Pour évaluer l’impact d’une construction sur les propriétés voisines, il est possible de mandater des firmes de professionnels pour qu’elles réalisent des études afin d’identifier les espaces qui seront nouvellement ombragés par le nouveau bâtiment ou l’agrandissement. Ces études mesurent également la durée de ces pertes d’ensoleillement et le moment de la journée où elles surviennent (matin, midi, après-midi ou soir), le tout en fonction des saisons.
Simulation de l'ombre causée par un projet de consolidation. Source : Vivre en Ville
Des critères à prévoir au moment de la planification
Les municipalités peuvent, à travers leurs règlements d’urbanisme, exiger des études d’ensoleillement. Évidemment, une nouvelle construction générera nécessairement de l’ombre quelque part. Il ne s’agit donc pas de freiner tous les projets immobiliers, mais bien de déterminer comment les encadrer pour minimiser leur impact sur l’ensoleillement des propriétés avoisinantes.
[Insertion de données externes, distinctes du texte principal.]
### src/rtl/hms_pkg.sv
`default_nettype none

package hms_pkg;

  // Default list capacity
  localparam int unsigned MaxItemsDef = 64;
  localparam int unsigned DataW       = 32;

  // Input beat: one list element
  typedef struct packed {
    logic signed [DataW-1:0] value;
    logic                    last;
  } in_beat_t;

  // Output beat: one sorted element
  typedef struct packed {
    logic signed [DataW-1:0] sorted_value;
    logic                    last_out;
    logic                    overflow;
  } out_beat_t;

  // Strobes towards the two buffers (A holds the loaded list)
  typedef struct packed {
    logic wr_a;
    logic wr_b;
    logic rd_a;
    logic rd_b;
  } mem_ctl_t;

  // Sequencer states
  typedef enum logic [2:0] {
    ST_LOAD,   // collect elements into buffer A
    ST_PAIR,   // set up a pair of runs, fetch first head
    ST_RDA,    // capture head of left run, fetch right head
    ST_RDB,    // capture head of right run
    ST_CMP,    // write the smaller head, fetch its successor
    ST_FILL,   // capture the refetched head
    ST_ORD,    // fetch next sorted element
    ST_OLD     // hand it to the output register
  } sort_state_e;

endpackage

`default_nettype wire

### src/rtl/hms_ctrl.sv
`default_nettype none

module hms_ctrl #(
  parameter int unsigned MaxItems = hms_pkg::MaxItemsDef,
  parameter int unsigned AddrW    = 6
) (
  input  wire logic                      clk_i,
  input  wire logic                      rst_ni,
  input  wire logic                      in_valid_i,
  output logic                           in_ready_o,
  input  wire hms_pkg::in_beat_t         in_data_i,
  output logic                           out_valid_o,
  input  wire logic                      out_ready_i,
  output hms_pkg::out_beat_t             out_data_o,
  output hms_pkg::mem_ctl_t              mem_ctl_o,
  output logic      [AddrW-1:0]          waddr_o,
  output logic      [hms_pkg::DataW-1:0] wdata_o,
  output logic      [AddrW-1:0]          raddr_o,
  input  wire logic [hms_pkg::DataW-1:0] rdata_a_i,
  input  wire logic [hms_pkg::DataW-1:0] rdata_b_i
);
  import hms_pkg::*;

  // Count holds 0..MaxItems; pointer sums reach below three times that
  localparam int unsigned CntW = $clog2(MaxItems + 1);
  localparam int unsigned PtrW = CntW + 2;

  sort_state_e state_q, state_d;

  logic [CntW-1:0]         count_q, count_d;
  logic                    drop_q, drop_d;
  logic                    src_q, src_d;     // 0: A is source, B destination
  logic [PtrW-1:0]         w_q, w_d;
  logic [PtrW-1:0]         lo_q, lo_d;
  logic [PtrW-1:0]         mid_q, mid_d;
  logic [PtrW-1:0]         hi_q, hi_d;
  logic [PtrW-1:0]         a_q, a_d;
  logic [PtrW-1:0]         b_q, b_d;
  logic [PtrW-1:0]         k_q, k_d;
  logic signed [DataW-1:0] head_a_q, head_a_d;
  logic signed [DataW-1:0] head_b_q, head_b_d;
  logic                    took_b_q, took_b_d;
  logic                    ov_q, ov_d;
  out_beat_t               obuf_q, obuf_d;

  logic              in_acc, store_ok, list_end;
  logic [PtrW-1:0]   n_ext, n_new, lo_w, lo_2w, w_dbl, mid_calc, hi_calc;
  logic [PtrW-1:0]   a_inc, b_inc, k_inc, fetch_ptr;
  logic              a_ok, b_ok, take_b, pair_done, pass_done, sort_done;
  logic              fetch_ok, out_load, out_last;
  logic signed [DataW-1:0] src_rdata, taken;
  logic              rd_en, wr_en;
  logic [PtrW-1:0]   rd_ptr;

  // Shared arithmetic
  assign in_acc    = in_valid_i && in_ready_o;
  assign store_ok  = (count_q != CntW'(MaxItems));
  assign list_end  = in_acc && in_data_i.last;
  assign n_ext     = PtrW'(count_q);
  assign n_new     = n_ext + PtrW'(store_ok);
  assign lo_w      = lo_q + w_q;
  assign lo_2w     = lo_q + (w_q << 1);
  assign w_dbl     = w_q << 1;
  assign mid_calc  = (lo_w > n_ext) ? n_ext : lo_w;
  assign hi_calc   = (lo_2w > n_ext) ? n_ext : lo_2w;
  assign src_rdata = src_q ? rdata_b_i : rdata_a_i;

  // Merge decision: left run wins ties
  assign a_ok      = (a_q < mid_q);
  assign b_ok      = (b_q < hi_q);
  assign take_b    = b_ok && (!a_ok || (head_b_q < head_a_q));
  assign taken     = take_b ? head_b_q : head_a_q;
  assign a_inc     = a_q + 1'b1;
  assign b_inc     = b_q + 1'b1;
  assign k_inc     = k_q + 1'b1;
  assign fetch_ptr = take_b ? b_inc : a_inc;
  assign fetch_ok  = take_b ? (b_inc < hi_q) : (a_inc < mid_q);
  assign pair_done = (k_inc == hi_q);
  assign pass_done = (lo_2w >= n_ext);
  assign sort_done = (w_dbl >= n_ext);

  // Output register is free or drains this cycle
  assign out_load  = (state_q == ST_OLD) && (!ov_q || out_ready_i);
  assign out_last  = (k_inc == n_ext);

  // Next state
  always_comb begin
    state_d = state_q;
    case (state_q)
      ST_LOAD: begin
        if (list_end) begin
          state_d = (n_new > PtrW'(1)) ? ST_PAIR : ST_ORD;
        end
      end
      ST_PAIR: state_d = ST_RDA;
      ST_RDA:  state_d = ST_RDB;
      ST_RDB:  state_d = ST_CMP;
      ST_CMP: begin
        if (!pair_done) begin
          state_d = ST_FILL;
        end else if (!pass_done) begin
          state_d = ST_PAIR;
        end else if (!sort_done) begin
          state_d = ST_PAIR;
        end else begin
          state_d = ST_ORD;
        end
      end
      ST_FILL: state_d = ST_CMP;
      ST_ORD:  state_d = ST_OLD;
      ST_OLD: begin
        if (out_load) begin
          state_d = out_last ? ST_LOAD : ST_ORD;
        end
      end
      default: state_d = ST_LOAD;
    endcase
  end

  // Outputs: handshake and buffer strobes
  always_comb begin
    in_ready_o = 1'b0;
    rd_en      = 1'b0;
    wr_en      = 1'b0;
    rd_ptr     = '0;
    waddr_o    = k_q[AddrW-1:0];
    wdata_o    = taken;
    mem_ctl_o  = '0;
    case (state_q)
      ST_LOAD: begin
        in_ready_o = 1'b1;
        waddr_o    = count_q[AddrW-1:0];
        wdata_o    = in_data_i.value;
      end
      ST_PAIR: begin
        rd_en  = 1'b1;
        rd_ptr = lo_q;
      end
      ST_RDA: begin
        rd_en  = b_ok;
        rd_ptr = b_q;
      end
      ST_CMP: begin
        wr_en  = 1'b1;
        rd_en  = fetch_ok && !pair_done;
        rd_ptr = fetch_ptr;
      end
      ST_ORD: begin
        rd_en  = 1'b1;
        rd_ptr = k_q;
      end
      default: begin
      end
    endcase
    // Load always fills A; merges read the source and write the other buffer
    mem_ctl_o.wr_a = (in_acc && store_ok) || (wr_en && src_q);
    mem_ctl_o.wr_b = wr_en && !src_q;
    mem_ctl_o.rd_a = rd_en && !src_q;
    mem_ctl_o.rd_b = rd_en && src_q;
  end

  assign raddr_o = rd_ptr[AddrW-1:0];

  // Datapath next values
  always_comb begin
    count_d  = count_q;
    drop_d   = drop_q;
    src_d    = src_q;
    w_d      = w_q;
    lo_d     = lo_q;
    mid_d    = mid_q;
    hi_d     = hi_q;
    a_d      = a_q;
    b_d      = b_q;
    k_d      = k_q;
    head_a_d = head_a_q;
    head_b_d = head_b_q;
    took_b_d = took_b_q;
    ov_d     = ov_q && !out_ready_i;
    obuf_d   = obuf_q;
    case (state_q)
      ST_LOAD: begin
        if (in_acc) begin
          if (store_ok) begin
            count_d = count_q + 1'b1;
          end else begin
            drop_d = 1'b1;
          end
          if (in_data_i.last) begin
            src_d = 1'b0;
            w_d   = PtrW'(1);
            lo_d  = '0;
            k_d   = '0;
          end
        end
      end
      ST_PAIR: begin
        mid_d = mid_calc;
        hi_d  = hi_calc;
        a_d   = lo_q;
        b_d   = mid_calc;
        k_d   = lo_q;
      end
      ST_RDA: head_a_d = src_rdata;
      ST_RDB: head_b_d = src_rdata;
      ST_CMP: begin
        took_b_d = take_b;
        k_d      = k_inc;
        if (take_b) begin
          b_d = b_inc;
        end else begin
          a_d = a_inc;
        end
        if (pair_done) begin
          if (!pass_done) begin
            lo_d = lo_2w;
          end else begin
            src_d = !src_q;
            w_d   = w_dbl;
            lo_d  = '0;
            k_d   = '0;
          end
        end
      end
      ST_FILL: begin
        if (took_b_q) begin
          head_b_d = src_rdata;
        end else begin
          head_a_d = src_rdata;
        end
      end
      ST_OLD: begin
        if (out_load) begin
          ov_d                = 1'b1;
          obuf_d.sorted_value = src_rdata;
          obuf_d.last_out     = out_last;
          obuf_d.overflow     = drop_q;
          k_d                 = k_inc;
          if (out_last) begin
            count_d = '0;
            drop_d  = 1'b0;
          end
        end
      end
      default: begin
      end
    endcase
  end

  // Control registers
  always_ff @(posedge clk_i or negedge rst_ni) begin
    if (!rst_ni) begin
      state_q <= ST_LOAD;
      count_q <= '0;
      drop_q  <= 1'b0;
      ov_q    <= 1'b0;
      src_q   <= 1'b0;
    end else begin
      state_q <= state_d;
      count_q <= count_d;
      drop_q  <= drop_d;
      ov_q    <= ov_d;
      src_q   <= src_d;
    end
  end

  // Pointers and payload
  always_ff @(posedge clk_i) begin
    w_q      <= w_d;
    lo_q     <= lo_d;
    mid_q    <= mid_d;
    hi_q     <= hi_d;
    a_q      <= a_d;
    b_q      <= b_d;
    k_q      <= k_d;
    head_a_q <= head_a_d;
    head_b_q <= head_b_d;
    took_b_q <= took_b_d;
    obuf_q   <= obuf_d;
  end

  assign out_valid_o = ov_q;
  assign out_data_o  = obuf_q;

endmodule

`default_nettype wire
Des critères précis peuvent même être déterminés avec la population lors de l’élaboration de la réglementation pour décider collectivement de ce qui est acceptable et ce qui ne l’est pas.
Gradation des hauteurs dans le secteur King West, à Toronto. Source : Vivre en Ville
Par exemple, il pourrait être déterminé que, au printemps, un minimum de 4 heures d’ensoleillement est garanti à chaque logement, tant sur les fenêtres que dans la cour arrière. Le règlement pourrait aussi spécifier que les nouvelles constructions doivent éviter de projeter de l’ombre sur les parcs et les arrêts d’autobus aux moments de la journée où ils sont le plus susceptibles d’être utilisés. De cette manière, tout le monde jouit des mêmes «droits» et chacun sait à quoi s’attendre lorsqu’il y a un nouveau projet immobilier dans son quartier.
Prévenir, atténuer, profiter
Il n’y a pas de formule magique. Nous pouvons demander à ce que des mesures atténuant la perte d’ensoleillement soient intégrées au projet (par exemple, en optant pour une forme de bâtiment qui réduit l’ombre créée) et, si ce n’est pas possible, nous pouvons demander à ce que le projet immobilier compense autrement cette perte (par exemple, par l’aménagement d’une place publique ensoleillée). Avec une conception réfléchie et bien encadrée, il est tout à fait possible d’offrir à plus de familles le choix d’un quartier mature, avec des bénéfices pour toute la collectivité.